§ Required action: Here the job is to return only the lines of the material, exactly, from the first one to the line with "grt_pass1_vias: 1719".

§ Data provided:
══════
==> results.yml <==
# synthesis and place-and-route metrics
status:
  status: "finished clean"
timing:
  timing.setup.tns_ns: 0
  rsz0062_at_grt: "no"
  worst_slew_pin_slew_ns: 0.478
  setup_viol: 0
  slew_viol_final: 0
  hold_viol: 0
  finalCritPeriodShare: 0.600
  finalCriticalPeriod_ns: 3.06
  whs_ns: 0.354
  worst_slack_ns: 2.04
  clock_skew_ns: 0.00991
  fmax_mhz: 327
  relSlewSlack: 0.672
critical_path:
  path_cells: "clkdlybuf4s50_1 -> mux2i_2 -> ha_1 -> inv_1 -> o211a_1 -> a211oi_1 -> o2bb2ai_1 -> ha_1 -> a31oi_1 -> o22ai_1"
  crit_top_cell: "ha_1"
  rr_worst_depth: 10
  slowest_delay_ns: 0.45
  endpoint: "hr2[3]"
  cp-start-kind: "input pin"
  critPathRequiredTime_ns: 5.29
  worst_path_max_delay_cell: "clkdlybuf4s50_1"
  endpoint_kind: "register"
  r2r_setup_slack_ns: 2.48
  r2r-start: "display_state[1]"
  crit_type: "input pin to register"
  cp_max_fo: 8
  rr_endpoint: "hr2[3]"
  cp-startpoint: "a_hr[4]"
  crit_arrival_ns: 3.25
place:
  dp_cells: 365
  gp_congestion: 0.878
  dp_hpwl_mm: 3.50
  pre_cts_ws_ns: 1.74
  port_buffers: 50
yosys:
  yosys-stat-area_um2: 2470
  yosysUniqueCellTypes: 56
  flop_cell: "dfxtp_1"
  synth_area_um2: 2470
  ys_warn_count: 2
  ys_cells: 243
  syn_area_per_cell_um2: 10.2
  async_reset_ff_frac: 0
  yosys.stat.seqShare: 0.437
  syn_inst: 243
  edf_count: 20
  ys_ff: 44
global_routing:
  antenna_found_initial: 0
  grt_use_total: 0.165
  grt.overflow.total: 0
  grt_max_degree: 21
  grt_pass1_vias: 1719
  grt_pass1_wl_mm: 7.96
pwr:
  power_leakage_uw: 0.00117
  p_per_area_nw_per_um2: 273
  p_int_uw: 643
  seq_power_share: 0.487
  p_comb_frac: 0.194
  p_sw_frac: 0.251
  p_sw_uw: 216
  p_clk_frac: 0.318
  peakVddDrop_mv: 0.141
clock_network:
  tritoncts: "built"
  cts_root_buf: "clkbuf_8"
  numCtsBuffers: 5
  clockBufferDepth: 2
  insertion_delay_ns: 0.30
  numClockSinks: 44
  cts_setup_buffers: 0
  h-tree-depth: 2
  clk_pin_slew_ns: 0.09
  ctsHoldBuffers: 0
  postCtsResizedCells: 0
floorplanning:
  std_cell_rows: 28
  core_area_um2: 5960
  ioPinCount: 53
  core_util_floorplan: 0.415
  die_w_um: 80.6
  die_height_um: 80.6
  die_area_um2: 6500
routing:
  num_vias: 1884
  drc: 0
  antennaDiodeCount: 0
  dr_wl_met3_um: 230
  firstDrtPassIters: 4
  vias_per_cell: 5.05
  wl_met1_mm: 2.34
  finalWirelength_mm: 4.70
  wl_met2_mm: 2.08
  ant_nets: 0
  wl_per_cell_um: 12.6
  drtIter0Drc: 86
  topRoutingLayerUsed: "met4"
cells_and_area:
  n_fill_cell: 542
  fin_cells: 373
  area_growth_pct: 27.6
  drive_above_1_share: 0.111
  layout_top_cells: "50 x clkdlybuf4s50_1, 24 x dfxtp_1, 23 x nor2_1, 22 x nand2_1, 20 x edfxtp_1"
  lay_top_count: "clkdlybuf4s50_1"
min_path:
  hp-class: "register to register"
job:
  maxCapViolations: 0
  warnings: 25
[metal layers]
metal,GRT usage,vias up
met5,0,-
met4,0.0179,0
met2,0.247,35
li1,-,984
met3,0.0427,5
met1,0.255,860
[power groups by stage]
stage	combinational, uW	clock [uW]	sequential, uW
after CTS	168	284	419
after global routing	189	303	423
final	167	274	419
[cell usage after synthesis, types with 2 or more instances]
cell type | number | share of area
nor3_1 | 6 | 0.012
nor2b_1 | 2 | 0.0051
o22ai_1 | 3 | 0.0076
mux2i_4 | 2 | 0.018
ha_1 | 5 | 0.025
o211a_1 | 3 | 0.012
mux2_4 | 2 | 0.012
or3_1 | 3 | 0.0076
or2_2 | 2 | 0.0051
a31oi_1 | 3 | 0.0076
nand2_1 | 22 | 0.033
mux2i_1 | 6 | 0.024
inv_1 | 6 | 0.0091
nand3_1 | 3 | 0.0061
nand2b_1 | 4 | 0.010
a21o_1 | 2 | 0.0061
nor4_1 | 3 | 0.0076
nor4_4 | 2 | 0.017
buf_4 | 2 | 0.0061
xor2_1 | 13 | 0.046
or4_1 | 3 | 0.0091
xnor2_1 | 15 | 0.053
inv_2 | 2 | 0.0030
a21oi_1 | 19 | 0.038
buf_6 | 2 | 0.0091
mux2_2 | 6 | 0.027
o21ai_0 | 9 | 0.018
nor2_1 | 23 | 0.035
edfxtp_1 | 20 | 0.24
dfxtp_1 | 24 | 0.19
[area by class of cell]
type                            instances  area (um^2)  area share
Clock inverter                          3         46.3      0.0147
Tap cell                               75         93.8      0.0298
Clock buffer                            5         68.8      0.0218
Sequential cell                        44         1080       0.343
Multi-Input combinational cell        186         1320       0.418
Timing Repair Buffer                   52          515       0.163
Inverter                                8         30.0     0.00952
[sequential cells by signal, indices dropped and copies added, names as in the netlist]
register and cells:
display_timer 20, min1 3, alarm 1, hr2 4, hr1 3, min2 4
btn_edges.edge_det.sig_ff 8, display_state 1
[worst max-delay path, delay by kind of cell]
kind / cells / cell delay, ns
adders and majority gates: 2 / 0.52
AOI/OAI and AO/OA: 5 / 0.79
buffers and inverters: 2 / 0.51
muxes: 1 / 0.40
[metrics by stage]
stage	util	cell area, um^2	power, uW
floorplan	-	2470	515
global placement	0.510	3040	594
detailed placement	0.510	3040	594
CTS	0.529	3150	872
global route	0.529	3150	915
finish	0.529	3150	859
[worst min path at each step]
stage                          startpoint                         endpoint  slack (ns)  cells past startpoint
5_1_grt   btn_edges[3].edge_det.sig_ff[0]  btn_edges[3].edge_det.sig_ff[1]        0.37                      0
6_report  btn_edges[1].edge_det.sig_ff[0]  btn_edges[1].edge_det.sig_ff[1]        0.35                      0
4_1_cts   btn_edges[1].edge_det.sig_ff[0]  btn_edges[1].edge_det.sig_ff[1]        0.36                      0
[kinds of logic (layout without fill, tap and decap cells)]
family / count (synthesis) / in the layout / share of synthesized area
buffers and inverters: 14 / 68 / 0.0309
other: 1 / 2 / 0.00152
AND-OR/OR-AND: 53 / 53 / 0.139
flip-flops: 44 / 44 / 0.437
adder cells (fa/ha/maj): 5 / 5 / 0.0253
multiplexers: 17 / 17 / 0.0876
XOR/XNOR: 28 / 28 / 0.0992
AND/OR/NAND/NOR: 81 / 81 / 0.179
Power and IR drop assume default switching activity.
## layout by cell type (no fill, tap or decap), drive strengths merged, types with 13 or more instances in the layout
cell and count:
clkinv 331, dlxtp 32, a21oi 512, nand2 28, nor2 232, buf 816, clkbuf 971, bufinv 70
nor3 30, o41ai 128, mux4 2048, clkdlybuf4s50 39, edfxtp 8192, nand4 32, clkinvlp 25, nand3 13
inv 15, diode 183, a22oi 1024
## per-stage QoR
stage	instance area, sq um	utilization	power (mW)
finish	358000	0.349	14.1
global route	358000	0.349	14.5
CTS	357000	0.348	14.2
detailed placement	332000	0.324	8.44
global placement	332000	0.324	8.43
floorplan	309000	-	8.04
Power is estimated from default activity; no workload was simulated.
==> design.v <==
module ControlUnit(aluop, alusrc, pcsrc, memtoreg, regwrite ,memread, memwrite, branch, Iformat, LW, SW, BEQ, JAL, JALR, opcode, func3, func7);
  input [6:0] opcode, func7; 
  input [2:0] func3;
  output [2:0] aluop;
  output [1:0] memtoreg, pcsrc;
  output alusrc, regwrite, memread, memwrite, branch, Iformat, LW, SW, BEQ, JAL, JALR;	
  wire Rformat;  	
assign #2 SW=~opcode[6]&opcode[5]&~opcode[4];
assign #2 LW=~opcode[6]&~opcode[5]&~opcode[4];
assign #2 Rformat=~opcode[6]&opcode[5]&opcode[4];
assign #2 Iformat=~opcode[6]&~opcode[5]&opcode[4];
assign #2 BEQ=opcode[6]&~opcode[2];
assign #2 JAL=opcode[6]&opcode[3];
assign #2 JALR=opcode[6]&opcode[2]&~opcode[3];
assign #4 alusrc=Iformat|LW|SW|JALR;
assign  pcsrc[1]=JALR;
assign  pcsrc[0]=JAL;
assign #4 memtoreg[1]=JAL|JALR;
assign  memtoreg[0]=LW;
assign #4 regwrite=Iformat|Rformat|LW|JAL|JALR;
assign  memread=LW;
assign  memwrite=SW;
assign  branch=BEQ;
assign #4 aluop[2] = (Rformat & (~func3[2]&func3[1] | func7[5])) | (Iformat & (~func3[2]&func3[1] ));
assign #4 aluop[1] = (Rformat|Iformat) & (func3[2]&~func3[1] | ~func3[2]&~func3[1]&~func3[0] | ~func3[2]&func3[1])| LW | SW | JALR;
assign #4 aluop[0] = (Rformat|Iformat) & (func3[2]& func3[1] & func3[0] | ~func3[2]&~func3[1]&~func3[0] )| LW | SW | JALR; 
endmodule
==> run.sh <==
#!/bin/bash
# OpenROAD 26Q1-2900-gdf79404cd8, Yosys 0.63+post, stock flow scripts
make -C /OpenROAD-flow-scripts/flow DESIGN_CONFIG=/design/flow/config.mk WORK_HOME=/design/flow/orfs finish
==> config.mk <==
export PLATFORM = sky130hd
export DESIGN_NAME = ControlUnit
export DESIGN_NICKNAME = ControlUnit
export VERILOG_FILES = /design/flow/design.v
export SDC_FILE = /design/flow/constraint.sdc
export NUM_CORES = 4
export LEC_CHECK = 1
export CORE_AREA = 10 10 70 70
export DIE_AREA = 0 0 80 80
==> constraint.sdc <==
current_design ControlUnit

set clk_period 1.0
set clk_io_pct 0.2

create_clock -name clk0 -period $clk_period

set non_clock_inputs [all_inputs -no_clocks]
set_input_delay [expr $clk_period * $clk_io_pct] -clock clk0 $non_clock_inputs
set_output_delay [expr $clk_period * $clk_io_pct] -clock clk0 [all_outputs]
══════
§ Response area:
==> results.yml <==
# synthesis and place-and-route metrics
status:
  status: "finished clean"
timing:
  timing.setup.tns_ns: 0
  rsz0062_at_grt: "no"
  worst_slew_pin_slew_ns: 0.478
  setup_viol: 0
  slew_viol_final: 0
  hold_viol: 0
  finalCritPeriodShare: 0.600
  finalCriticalPeriod_ns: 3.06
  whs_ns: 0.354
  worst_slack_ns: 2.04
  clock_skew_ns: 0.00991
  fmax_mhz: 327
  relSlewSlack: 0.672
critical_path:
  path_cells: "clkdlybuf4s50_1 -> mux2i_2 -> ha_1 -> inv_1 -> o211a_1 -> a211oi_1 -> o2bb2ai_1 -> ha_1 -> a31oi_1 -> o22ai_1"
  crit_top_cell: "ha_1"
  rr_worst_depth: 10
  slowest_delay_ns: 0.45
  endpoint: "hr2[3]"
  cp-start-kind: "input pin"
  critPathRequiredTime_ns: 5.29
  worst_path_max_delay_cell: "clkdlybuf4s50_1"
  endpoint_kind: "register"
  r2r_setup_slack_ns: 2.48
  r2r-start: "display_state[1]"
  crit_type: "input pin to register"
  cp_max_fo: 8
  rr_endpoint: "hr2[3]"
  cp-startpoint: "a_hr[4]"
  crit_arrival_ns: 3.25
place:
  dp_cells: 365
  gp_congestion: 0.878
  dp_hpwl_mm: 3.50
  pre_cts_ws_ns: 1.74
  port_buffers: 50
yosys:
  yosys-stat-area_um2: 2470
  yosysUniqueCellTypes: 56
  flop_cell: "dfxtp_1"
  synth_area_um2: 2470
  ys_warn_count: 2
  ys_cells: 243
  syn_area_per_cell_um2: 10.2
  async_reset_ff_frac: 0
  yosys.stat.seqShare: 0.437
  syn_inst: 243
  edf_count: 20
  ys_ff: 44
global_routing:
  antenna_found_initial: 0
  grt_use_total: 0.165
  grt.overflow.total: 0
  grt_max_degree: 21
  grt_pass1_vias: 1719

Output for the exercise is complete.